I am also for eradicating the private prison system. Putting non-violent offenders in jail for drug use, often for longer terms than violent criminals such as rapists and even murderers serve only benefits the corporations who own these prisons. 
Colorado legalized marijuana years ago, and it was a fantastic decision. 
Instead of buying sketchy weed from Danny Dealer or your cousin Pot Head, people can now purchase quality-controlled marijuana products from clean, regulated dispensaries, and the state collects revenue from these establishments.
Substances like marijuana and psilocybin should be treated the same way as alcohol. People need to be adults to purchase these substances, and it should be illegal to drive while under the influence.
I have never understood why either marijuana or psilocybin are categorized as a schedule I drug. Schedule I substances are those which have no medical benefits. Marijuana has ample medical benefits. I use the lowest dose edible (2.5 mg THC combined with 2.5 mg CBD) to help lower eye pressure (I have glaucoma) and to help me sleep. 
I have a lifelong history of insomnia. The low-dose edible acts as a mild sedative. I do not hallucinate or feel "high." I do not sleepwalk or have bizarre dreams as I did when taking Ambien or Lunesta. I don't feel angry for no reason as I do when taking Benadryl. 
Marijuana shrinks certain tumors, helps with nausea in chemotherapy patients, helps prevent seizures, and helps with chronic pain without the side effects of opiates. It is hardly a useless substance.
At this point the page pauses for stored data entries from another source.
==> run.sh <==
#!/bin/bash
# OpenROAD 26Q1-2900-gdf79404cd8, Yosys 0.63+post, stock flow scripts
make -C /OpenROAD-flow-scripts/flow DESIGN_CONFIG=/design/flow/config.mk WORK_HOME=/design/flow/orfs finish
==> config.mk <==
export PLATFORM = sky130hd
export DESIGN_NAME = uart_tx
export DESIGN_NICKNAME = uart_tx
export VERILOG_FILES = /design/flow/design.v
export SDC_FILE = /design/flow/constraint.sdc
export NUM_CORES = 4
export LEC_CHECK = 1
export CORE_UTILIZATION = 40
==> constraint.sdc <==
current_design uart_tx

set clk_period 3.3
set clk_io_pct 0.2

create_clock -name clk0 -period $clk_period [get_ports {clk}]

set non_clock_inputs [all_inputs -no_clocks]
set_input_delay [expr $clk_period * $clk_io_pct] -clock clk0 $non_clock_inputs
set_output_delay [expr $clk_period * $clk_io_pct] -clock clk0 [all_outputs]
As the article linked above states, medical researchers have found psilocybin beneficial in reducing anxiety and depression in cancer patients. I worked with the elderly and hospice patients for approximately 25 years of my working life. At this point, the treatment of people at the end of life amounts to keeping them drugged so they sleep all the time. From my own experience with psilocybin, they had mild psychedelic properties. Granted, I only took a small dose. However, I was much more in control and aware of my surroundings than I had been when taking LSD.
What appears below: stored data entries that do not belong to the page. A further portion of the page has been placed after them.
==> run.sh <==
#!/bin/bash
# OpenROAD 26Q1-2900-gdf79404cd8, Yosys 0.63+post, stock flow scripts
make -C /OpenROAD-flow-scripts/flow DESIGN_CONFIG=/design/flow/config.mk WORK_HOME=/design/flow/orfs finish
==> config.mk <==
export PLATFORM = sky130hd
export DESIGN_NAME = uart_rx
export DESIGN_NICKNAME = uart_rx
export VERILOG_FILES = /design/flow/design.v
export SDC_FILE = /design/flow/constraint.sdc
export NUM_CORES = 4
export LEC_CHECK = 1
export CORE_UTILIZATION = 50
==> constraint.sdc <==
current_design uart_rx

set clk_period 3.1
set clk_io_pct 0.2

create_clock -name clk0 -period $clk_period [get_ports {clk}]

set non_clock_inputs [all_inputs -no_clocks]
set_input_delay [expr $clk_period * $clk_io_pct] -clock clk0 $non_clock_inputs
set_output_delay [expr $clk_period * $clk_io_pct] -clock clk0 [all_outputs]
<file path="flow/run.sh">
#!/bin/bash
# OpenROAD 26Q1-2900-gdf79404cd8, Yosys 0.63+post, stock flow scripts
make -C /OpenROAD-flow-scripts/flow DESIGN_CONFIG=/design/flow/config.mk WORK_HOME=/design/flow/orfs finish
</file>
<file path="flow/constraint.sdc">
current_design bcd_encoder

set clk_period 3.5
set clk_io_pct 0.2

create_clock -name clk0 -period $clk_period [get_ports {i_clk}]

set non_clock_inputs [all_inputs -no_clocks]
set_input_delay [expr $clk_period * $clk_io_pct] -clock clk0 $non_clock_inputs
set_output_delay [expr $clk_period * $clk_io_pct] -clock clk0 [all_outputs]
</file>
<file path="flow/config.mk">
export PLATFORM = sky130hd
export DESIGN_NAME = bcd_encoder
export DESIGN_NICKNAME = bcd_encoder
export VERILOG_FILES = /design/flow/design.v
export SDC_FILE = /design/flow/constraint.sdc
export NUM_CORES = 4
export LEC_CHECK = 1
export CORE_UTILIZATION = 30
</file>
<file path="flow/design.v">
module bcd_encoder (
	input i_clk, i_rst,
	input i_begin_conv,
	input [15:0] i_binary,
	output reg o_conv_done,
	output reg [15:0] o_bcd
);
reg [4:0] conv_ctr;
reg [15:0] i_convreg;
wire [16:0] hexed_values;
assign hexed_values[0]     = i_convreg[15];
assign hexed_values[4:1]   = (o_bcd[3:0] > 4)   ? {o_bcd[3:0] + 4'd3}   :  {o_bcd[3:0]};
assign hexed_values[8:5]   = (o_bcd[7:4] > 4)   ? {o_bcd[7:4] + 4'd3}   :  {o_bcd[7:4]};
assign hexed_values[12:9]  = (o_bcd[11:8] > 4)  ? {o_bcd[11:8] + 4'd3}  :  {o_bcd[11:8]};
assign hexed_values[16:13] = (o_bcd[15:12] > 4) ? {o_bcd[15:12] + 4'd3} :  {o_bcd[15:12]};
always_ff @(posedge i_clk) begin
	if(i_rst) begin
		o_conv_done <= 1;
		o_bcd <= 16'b0;
		i_convreg <= 16'b0;
		conv_ctr <= 0;
	end else begin
		if(conv_ctr == 0 && i_begin_conv && o_conv_done) begin
			i_convreg <= i_binary;
			o_conv_done <= 0;
			o_bcd <= 16'b0;
		end else if (!o_conv_done && conv_ctr < 16) begin
			conv_ctr <= conv_ctr + 1;
			i_convreg[15:0] = {i_convreg[14:0], 1'b0};
			o_bcd[15:0] <= hexed_values[15:0];
			if(conv_ctr == 15) begin
				o_conv_done <= 1;
			end
		end
	end
end
endmodule
</file>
A dose of psilocybin could allow a terminally ill patient to remain aware while reducing fear and contributing to a sense of well-being without depressing the central nervous system as severely as narcotic pain medications do.
Psilocybin is a substance with low toxicity and low harm potential. The same cannot be said for the widely prescribed and highly addictive opiates.
Legalize and study psilocybin.
Make marijuana legal on a federal level.
End the privatized prison system. 
Make medical care, including end of life care, better for patients.
Stop the stigma.
Decriminalizing drugs is not the same thing as saying it's okay to spend your life getting high. It's saying let's stop wasting taxpayer dollars and police time on non-violent drug users and instead stop the real criminals. Let us treat addiction as a psychological issue rather than a criminal act.
By the way, psilocybin has a far lower addiction potential than many legal drugs, such as benzodiazepines and opiates.